Thinking Transitionally Part 2

Posted by amycorysite on April 24, 2017

The final chapter of Spreadable Media defines the differences between using the word “transnationally” versus “global” in reference to mass media content and niche media content. Simply put, the distinction between the two is defined by the “flow” of media throughout various cultures. The spread of media within the United States for instance can be seen as rather informal, but as a result has allowed our means of mass media to be consistently a step ahead throughout the 20th century. Post 20th century, African cultures are highlighted in this final chapter for having been a part of cultural isolation during this time. Africa’s means of being isolated from the web limited their connections to few transnational interactions with other continents versus the multiple countries with in Africa. Africa’s media outlet is now being introduced to a culture in allowance of participatory interactions via the internet. Producers of transnational, mass media content ultimately hold a set amount of power in the more developed world of internet communication.
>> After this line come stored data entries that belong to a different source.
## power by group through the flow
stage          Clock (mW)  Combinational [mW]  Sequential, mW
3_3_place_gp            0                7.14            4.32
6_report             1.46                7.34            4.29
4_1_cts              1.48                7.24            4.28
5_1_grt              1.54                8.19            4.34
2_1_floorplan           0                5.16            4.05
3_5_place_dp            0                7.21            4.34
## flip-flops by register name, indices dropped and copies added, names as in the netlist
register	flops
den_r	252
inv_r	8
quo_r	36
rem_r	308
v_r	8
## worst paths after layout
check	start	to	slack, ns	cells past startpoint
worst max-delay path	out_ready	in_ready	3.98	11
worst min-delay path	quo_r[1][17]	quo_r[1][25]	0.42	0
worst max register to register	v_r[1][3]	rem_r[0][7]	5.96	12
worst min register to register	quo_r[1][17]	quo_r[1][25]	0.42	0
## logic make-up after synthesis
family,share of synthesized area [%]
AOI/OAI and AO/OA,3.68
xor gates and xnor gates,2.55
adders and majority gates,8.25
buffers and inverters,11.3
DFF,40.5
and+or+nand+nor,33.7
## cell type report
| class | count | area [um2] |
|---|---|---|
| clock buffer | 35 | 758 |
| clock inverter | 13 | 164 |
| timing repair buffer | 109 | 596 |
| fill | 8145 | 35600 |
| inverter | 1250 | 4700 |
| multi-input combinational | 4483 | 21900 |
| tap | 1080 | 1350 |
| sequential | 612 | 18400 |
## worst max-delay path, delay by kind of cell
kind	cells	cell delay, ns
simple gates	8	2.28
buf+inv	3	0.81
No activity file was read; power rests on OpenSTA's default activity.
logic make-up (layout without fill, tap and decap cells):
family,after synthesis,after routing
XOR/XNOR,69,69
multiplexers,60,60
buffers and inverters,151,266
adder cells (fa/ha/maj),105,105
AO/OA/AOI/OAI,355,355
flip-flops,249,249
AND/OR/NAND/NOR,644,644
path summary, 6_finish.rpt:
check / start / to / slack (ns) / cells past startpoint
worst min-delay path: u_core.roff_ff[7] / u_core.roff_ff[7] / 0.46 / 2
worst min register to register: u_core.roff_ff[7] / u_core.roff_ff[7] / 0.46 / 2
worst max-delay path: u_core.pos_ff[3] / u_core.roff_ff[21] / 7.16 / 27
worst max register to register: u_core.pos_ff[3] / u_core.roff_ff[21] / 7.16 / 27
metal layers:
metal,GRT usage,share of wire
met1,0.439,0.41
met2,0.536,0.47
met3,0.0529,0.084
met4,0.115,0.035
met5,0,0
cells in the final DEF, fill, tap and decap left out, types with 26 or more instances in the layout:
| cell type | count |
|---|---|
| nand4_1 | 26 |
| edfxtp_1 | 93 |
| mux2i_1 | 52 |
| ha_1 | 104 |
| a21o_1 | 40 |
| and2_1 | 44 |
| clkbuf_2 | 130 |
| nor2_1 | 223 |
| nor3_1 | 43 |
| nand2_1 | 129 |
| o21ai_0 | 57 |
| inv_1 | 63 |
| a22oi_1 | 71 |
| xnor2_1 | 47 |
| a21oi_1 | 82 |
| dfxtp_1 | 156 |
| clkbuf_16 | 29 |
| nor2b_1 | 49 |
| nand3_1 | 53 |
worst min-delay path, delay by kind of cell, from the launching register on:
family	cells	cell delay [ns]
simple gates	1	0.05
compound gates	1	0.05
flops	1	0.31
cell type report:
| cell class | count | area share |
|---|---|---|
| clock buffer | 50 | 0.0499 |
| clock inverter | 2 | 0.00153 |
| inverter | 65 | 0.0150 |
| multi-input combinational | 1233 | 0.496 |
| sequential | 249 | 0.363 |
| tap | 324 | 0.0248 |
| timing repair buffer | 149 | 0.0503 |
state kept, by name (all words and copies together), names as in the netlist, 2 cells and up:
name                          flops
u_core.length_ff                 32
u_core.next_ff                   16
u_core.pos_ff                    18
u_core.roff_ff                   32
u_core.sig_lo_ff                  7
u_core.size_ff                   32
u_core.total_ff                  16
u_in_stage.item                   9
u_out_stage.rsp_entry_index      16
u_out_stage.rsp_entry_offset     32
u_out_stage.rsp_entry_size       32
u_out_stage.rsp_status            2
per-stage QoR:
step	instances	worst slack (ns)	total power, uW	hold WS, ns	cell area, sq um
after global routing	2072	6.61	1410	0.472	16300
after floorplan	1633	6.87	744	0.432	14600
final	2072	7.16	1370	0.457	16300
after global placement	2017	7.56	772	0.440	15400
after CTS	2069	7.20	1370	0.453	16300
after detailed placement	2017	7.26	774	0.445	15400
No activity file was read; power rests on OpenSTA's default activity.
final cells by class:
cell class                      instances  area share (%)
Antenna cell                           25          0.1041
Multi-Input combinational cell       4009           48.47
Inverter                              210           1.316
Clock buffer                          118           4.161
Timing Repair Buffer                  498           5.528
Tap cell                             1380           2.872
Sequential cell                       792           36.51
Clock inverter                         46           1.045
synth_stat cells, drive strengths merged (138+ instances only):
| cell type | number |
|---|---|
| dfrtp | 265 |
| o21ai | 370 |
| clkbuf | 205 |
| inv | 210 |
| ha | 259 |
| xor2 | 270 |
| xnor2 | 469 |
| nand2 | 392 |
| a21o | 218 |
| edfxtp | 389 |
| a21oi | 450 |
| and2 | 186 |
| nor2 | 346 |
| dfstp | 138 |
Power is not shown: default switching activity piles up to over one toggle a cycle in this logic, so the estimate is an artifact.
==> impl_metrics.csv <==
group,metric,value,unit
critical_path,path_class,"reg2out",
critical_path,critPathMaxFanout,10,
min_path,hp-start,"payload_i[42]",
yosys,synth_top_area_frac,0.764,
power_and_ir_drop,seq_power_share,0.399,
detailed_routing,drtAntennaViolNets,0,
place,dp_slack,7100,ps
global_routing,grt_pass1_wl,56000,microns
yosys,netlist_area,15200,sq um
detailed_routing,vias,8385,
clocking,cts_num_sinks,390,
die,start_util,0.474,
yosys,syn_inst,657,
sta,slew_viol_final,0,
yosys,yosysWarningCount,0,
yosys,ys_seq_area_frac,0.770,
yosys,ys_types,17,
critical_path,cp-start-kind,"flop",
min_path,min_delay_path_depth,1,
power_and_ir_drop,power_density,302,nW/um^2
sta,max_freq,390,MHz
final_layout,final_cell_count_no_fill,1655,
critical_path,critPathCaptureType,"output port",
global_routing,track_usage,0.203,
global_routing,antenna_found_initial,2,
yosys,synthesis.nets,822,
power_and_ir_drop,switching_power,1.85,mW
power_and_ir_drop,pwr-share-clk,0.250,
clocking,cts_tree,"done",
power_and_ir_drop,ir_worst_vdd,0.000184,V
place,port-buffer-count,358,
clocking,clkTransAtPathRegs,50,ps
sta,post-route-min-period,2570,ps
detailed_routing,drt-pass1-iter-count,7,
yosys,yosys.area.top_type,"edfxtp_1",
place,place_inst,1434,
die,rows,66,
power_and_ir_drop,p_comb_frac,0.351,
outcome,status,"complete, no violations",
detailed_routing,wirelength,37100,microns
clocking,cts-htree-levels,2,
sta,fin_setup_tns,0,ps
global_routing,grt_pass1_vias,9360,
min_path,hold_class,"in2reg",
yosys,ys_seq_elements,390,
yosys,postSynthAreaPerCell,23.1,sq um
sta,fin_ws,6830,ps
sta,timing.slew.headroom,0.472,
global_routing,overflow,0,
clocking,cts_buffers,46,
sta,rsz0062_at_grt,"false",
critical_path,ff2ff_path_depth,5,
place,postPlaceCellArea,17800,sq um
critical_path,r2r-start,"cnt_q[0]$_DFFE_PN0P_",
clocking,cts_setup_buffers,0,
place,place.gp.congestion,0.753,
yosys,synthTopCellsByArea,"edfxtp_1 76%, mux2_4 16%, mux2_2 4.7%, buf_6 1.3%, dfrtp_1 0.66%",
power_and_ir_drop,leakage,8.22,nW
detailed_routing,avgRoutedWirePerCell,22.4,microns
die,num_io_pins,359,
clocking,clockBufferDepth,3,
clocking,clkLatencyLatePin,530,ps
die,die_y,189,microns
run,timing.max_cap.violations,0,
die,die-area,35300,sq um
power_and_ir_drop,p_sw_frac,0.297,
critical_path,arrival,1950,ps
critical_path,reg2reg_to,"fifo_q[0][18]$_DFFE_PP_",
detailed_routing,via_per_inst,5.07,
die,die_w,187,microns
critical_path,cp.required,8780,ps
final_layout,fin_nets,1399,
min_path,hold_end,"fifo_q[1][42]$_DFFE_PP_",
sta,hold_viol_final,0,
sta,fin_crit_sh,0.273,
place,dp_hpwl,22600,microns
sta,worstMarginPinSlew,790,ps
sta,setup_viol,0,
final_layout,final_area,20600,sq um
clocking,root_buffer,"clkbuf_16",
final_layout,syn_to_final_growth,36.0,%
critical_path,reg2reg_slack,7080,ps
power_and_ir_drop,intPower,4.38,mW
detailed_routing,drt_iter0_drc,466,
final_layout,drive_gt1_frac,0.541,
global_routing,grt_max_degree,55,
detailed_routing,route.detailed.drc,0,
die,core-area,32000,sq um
<file path="config.mk">
export PLATFORM = sky130hd
export DESIGN_NAME = signed_int_to_decimal_ascii_unit
export DESIGN_NICKNAME = d
export VERILOG_FILES = /design/src/sitda_pkg.sv /design/src/sitda_front.sv /design/src/sitda_queue.sv /design/src/sitda_back.sv /design/src/signed_int_to_decimal_ascii_unit.sv
export SDC_FILE = /design/constraint.sdc
export NUM_CORES = 1
export LEC_CHECK = 0
export BUFFER_PORTS_ARGS = -buffer_cell sky130_fd_sc_hd__buf_2
export CAP_MARGIN = 0
export CORE_UTILIZATION = 33
export CTS_BUF_LIST = sky130_fd_sc_hd__clkbuf_8 sky130_fd_sc_hd__clkbuf_16
export DETAILED_ROUTE_END_ITERATION = 6
export GPL_TIMING_DRIVEN = 0
export MAX_ROUTING_LAYER = met4
export SLEW_MARGIN = 25
export SYNTH_ARGS = -nofsm -noshare
export SYNTH_HDL_FRONTEND = slang
export SYNTH_SLANG_ARGS = --single-unit
</file>
<file path="constraint.sdc">
create_clock -name clk -period 10.28 [get_ports clk]
set_input_delay 3.084 -clock clk [delete_from_list [all_inputs] [get_ports clk]]
set_output_delay 3.084 -clock clk [all_outputs]
set_load 0.02 [all_outputs]
</file>
<file path="src/sitda_pkg.sv">
// shared types and constants for the signed integer to decimal text unit
package sitda_pkg;

	// sign and magnitude of one classified item
	typedef struct packed {
		logic        neg;
		logic [31:0] mag;
	} item_t;

	localparam logic [7:0]  DIGIT_ZERO  = 8'd48;
	localparam logic [7:0]  MINUS_SIGN  = 8'd45;
	localparam logic [3:0]  RADIX       = 4'd10;
	localparam int          MAX_DIGITS  = 10;
	localparam int          DIGIT_IDX_W = 4;
	// ceil(2^35 / 10): x / 10 == (x * RECIP_TEN) >> 35 for every 32-bit x
	localparam logic [31:0] RECIP_TEN   = 32'hCCCC_CCCD;
	localparam int          RECIP_SHIFT = 35;

endpackage

</file>
<file path="src/sitda_front.sv">
// front end: accepts a value and splits it into sign and magnitude
module sitda_front (
	input  logic                in_valid,
	output logic                in_ready,
	input  logic signed [31:0]  value,
	output logic                push,
	output sitda_pkg::item_t    push_item,
	input  logic                q_full
);

	logic [31:0] raw;

	// accept whenever the queue has a free slot
	assign in_ready = !q_full;
	assign push     = in_valid && !q_full;

	// magnitude in 32 unsigned bits, the most negative value wraps onto itself
	assign raw            = value;
	assign push_item.neg  = raw[31];
	assign push_item.mag  = raw[31] ? (~raw + 32'd1) : raw;

endmodule

</file>
<file path="src/sitda_queue.sv">
// two-entry queue between the front end and the converter
module sitda_queue (
	input  logic             clk,
	input  logic             arst_n,
	input  logic             push,
	input  sitda_pkg::item_t push_item,
	output logic             full,
	input  logic             pop,
	output logic             pop_valid,
	output sitda_pkg::item_t pop_item
);

	sitda_pkg::item_t mem_q [2];
	logic             wr_ptr_q;
	logic             rd_ptr_q;
	logic [1:0]       count_q;

	assign full      = (count_q == 2'd2);
	assign pop_valid = (count_q != 2'd0);
	assign pop_item  = mem_q[rd_ptr_q];

	// storage
	always_ff @(posedge clk) begin
		if (push) begin
			mem_q[wr_ptr_q] <= push_item;
		end
	end

	// pointers and fill count
	always_ff @(posedge clk or negedge arst_n) begin
		if (!arst_n) begin
			wr_ptr_q <= 1'b0;
			rd_ptr_q <= 1'b0;
			count_q  <= 2'd0;
		end else begin
			if (push) begin
				wr_ptr_q <= ~wr_ptr_q;
			end
			if (pop) begin
				rd_ptr_q <= ~rd_ptr_q;
			end
			if (push && !pop) begin
				count_q <= count_q + 2'd1;
			end else if (pop && !push) begin
				count_q <= count_q - 2'd1;
			end
		end
	end

endmodule

</file>
<file path="src/sitda_back.sv">
// back end: digit extraction by reciprocal multiply and character output
module sitda_back (
	input  logic             clk,
	input  logic             arst_n,
	input  logic             q_valid,
	input  sitda_pkg::item_t q_item,
	output logic             pop,
	output logic             out_valid,
	input  logic             out_ready,
	output logic [7:0]       char_code,
	output logic             last_char
);

	typedef enum logic [2:0] {
		B_IDLE = 3'b001,
		B_CONV = 3'b010,
		B_EMIT = 3'b100
	} back_state_t;

	localparam logic [sitda_pkg::DIGIT_IDX_W-1:0] IDX_ONE =
		{{(sitda_pkg::DIGIT_IDX_W-1){1'b0}}, 1'b1};

	back_state_t                           state_q;
	logic                                  neg_q;
	logic [31:0]                           cur_q;
	logic [3:0]                            prev_q;
	logic                                  pend_q;
	logic                                  done_q;
	logic [sitda_pkg::DIGIT_IDX_W-1:0]     cnt_q;
	logic [sitda_pkg::DIGIT_IDX_W-1:0]     rd_q;
	logic                                  sign_pend_q;
	logic [3:0]                            digits_q [sitda_pkg::MAX_DIGITS];
	logic                                  out_valid_q;
	logic [7:0]                            char_q;
	logic                                  last_q;

	logic [63:0] prod;
	logic [31:0] quot;
	logic [7:0]  times_ten;
	logic [3:0]  digit;
	logic        slot_free;

	assign out_valid = out_valid_q;
	assign char_code = char_q;
	assign last_char = last_q;

	assign pop       = (state_q == B_IDLE) && q_valid;
	assign slot_free = !out_valid_q || out_ready;

	// divide by ten
	assign prod = {32'd0, cur_q} * {32'd0, sitda_pkg::RECIP_TEN};
	assign quot = 32'(prod >> sitda_pkg::RECIP_SHIFT);

	// remainder of the previous division: only the low four bits matter
	assign times_ten = {4'd0, cur_q[3:0]} * {4'd0, sitda_pkg::RADIX};
	assign digit     = prev_q - times_ten[3:0];

	// digit store, written least significant first
	always_ff @(posedge clk) begin
		if (state_q == B_CONV && pend_q) begin
			digits_q[cnt_q] <= digit;
		end
	end

	// output character register
	always_ff @(posedge clk) begin
		if (state_q == B_EMIT && slot_free) begin
			if (sign_pend_q) begin
				char_q <= sitda_pkg::MINUS_SIGN;
				last_q <= 1'b0;
			end else begin
				char_q <= sitda_pkg::DIGIT_ZERO + {4'd0, digits_q[rd_q]};
				last_q <= (rd_q == '0);
			end
		end
	end

	// sequencer and datapath registers
	always_ff @(posedge clk or negedge arst_n) begin
		if (!arst_n) begin
			state_q     <= B_IDLE;
			neg_q       <= 1'b0;
			cur_q       <= '0;
			prev_q      <= '0;
			pend_q      <= 1'b0;
			done_q      <= 1'b0;
			cnt_q       <= '0;
			rd_q        <= '0;
			sign_pend_q <= 1'b0;
			out_valid_q <= 1'b0;
		end else begin
			// output valid: set when a character is loaded, cleared once taken
			if (state_q == B_EMIT && slot_free) begin
				out_valid_q <= 1'b1;
			end else if (out_ready) begin
				out_valid_q <= 1'b0;
			end
			case (state_q)
				B_IDLE: begin
					if (q_valid) begin
						neg_q   <= q_item.neg;
						cur_q   <= q_item.mag;
						pend_q  <= 1'b0;
						done_q  <= 1'b0;
						cnt_q   <= '0;
						state_q <= B_CONV;
					end
				end
				B_CONV: begin
					if (!done_q) begin
						cur_q  <= quot;
						prev_q <= cur_q[3:0];
						pend_q <= 1'b1;
						if (quot == '0) begin
							done_q <= 1'b1;
						end
					end
					if (pend_q) begin
						cnt_q <= cnt_q + IDX_ONE;
						if (done_q) begin
							rd_q        <= cnt_q;
							sign_pend_q <= neg_q;
							pend_q      <= 1'b0;
							state_q     <= B_EMIT;
						end
					end
				end
				B_EMIT: begin
					if (slot_free) begin
						if (sign_pend_q) begin
							sign_pend_q <= 1'b0;
						end else if (rd_q == '0) begin
							state_q <= B_IDLE;
						end else begin
							rd_q <= rd_q - IDX_ONE;
						end
					end
				end
				default: begin
					state_q <= B_IDLE;
				end
			endcase
		end
	end

endmodule

</file>
<file path="src/signed_int_to_decimal_ascii_unit.sv">
// top level of the signed integer to decimal text unit
// Converts each 32-bit two's-complement value into its decimal ASCII text, one character per
// output item, most significant first, with a leading '-' for negative values and last_char
// set on the final character; the most negative value gives "-2147483648". The converter
// loads a value, runs one division by ten per digit in the reciprocal multiplier and then
// drains, after which the characters (one more than the digits when negative) leave
// through the output register. A two-entry queue in front of the converter lets new
// values be taken while an earlier one is still being converted or sent out.
module signed_int_to_decimal_ascii_unit (
	input  logic               clk,
	input  logic               arst_n,
	input  logic               in_valid,
	output logic               in_ready,
	input  logic signed [31:0] value,
	output logic               out_valid,
	input  logic               out_ready,
	output logic [7:0]         char_code,
	output logic               last_char
);

	logic             push;
	sitda_pkg::item_t push_item;
	logic             q_full;
	logic             pop;
	logic             q_valid;
	sitda_pkg::item_t q_item;

	// accept and classify
	sitda_front u_front (
		.in_valid  (in_valid),
		.in_ready  (in_ready),
		.value     (value),
		.push      (push),
		.push_item (push_item),
		.q_full    (q_full)
	);

	// decoupling queue
	sitda_queue u_queue (
		.clk       (clk),
		.arst_n    (arst_n),
		.push      (push),
		.push_item (push_item),
		.full      (q_full),
		.pop       (pop),
		.pop_valid (q_valid),
		.pop_item  (q_item)
	);

	// convert and send characters
	sitda_back u_back (
		.clk       (clk),
		.arst_n    (arst_n),
		.q_valid   (q_valid),
		.q_item    (q_item),
		.pop       (pop),
		.out_valid (out_valid),
		.out_ready (out_ready),
		.char_code (char_code),
		.last_char (last_char)
	);

endmodule
</file>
More recently than not, producers have been progressively losing said “power” to our transnational rise resulting from a modern media environment. Overall, I found the final chapter analyzes the dominance, distinct local cultures tend to have on national economies as well as commercial distribution. The result being that of various new cultures gave me further insight into how global forces shape our understandings among mass media content. Individual empathy influenced by some many of the diverse cultures surrounding us gave me some hope for our future societies both on and off the grid.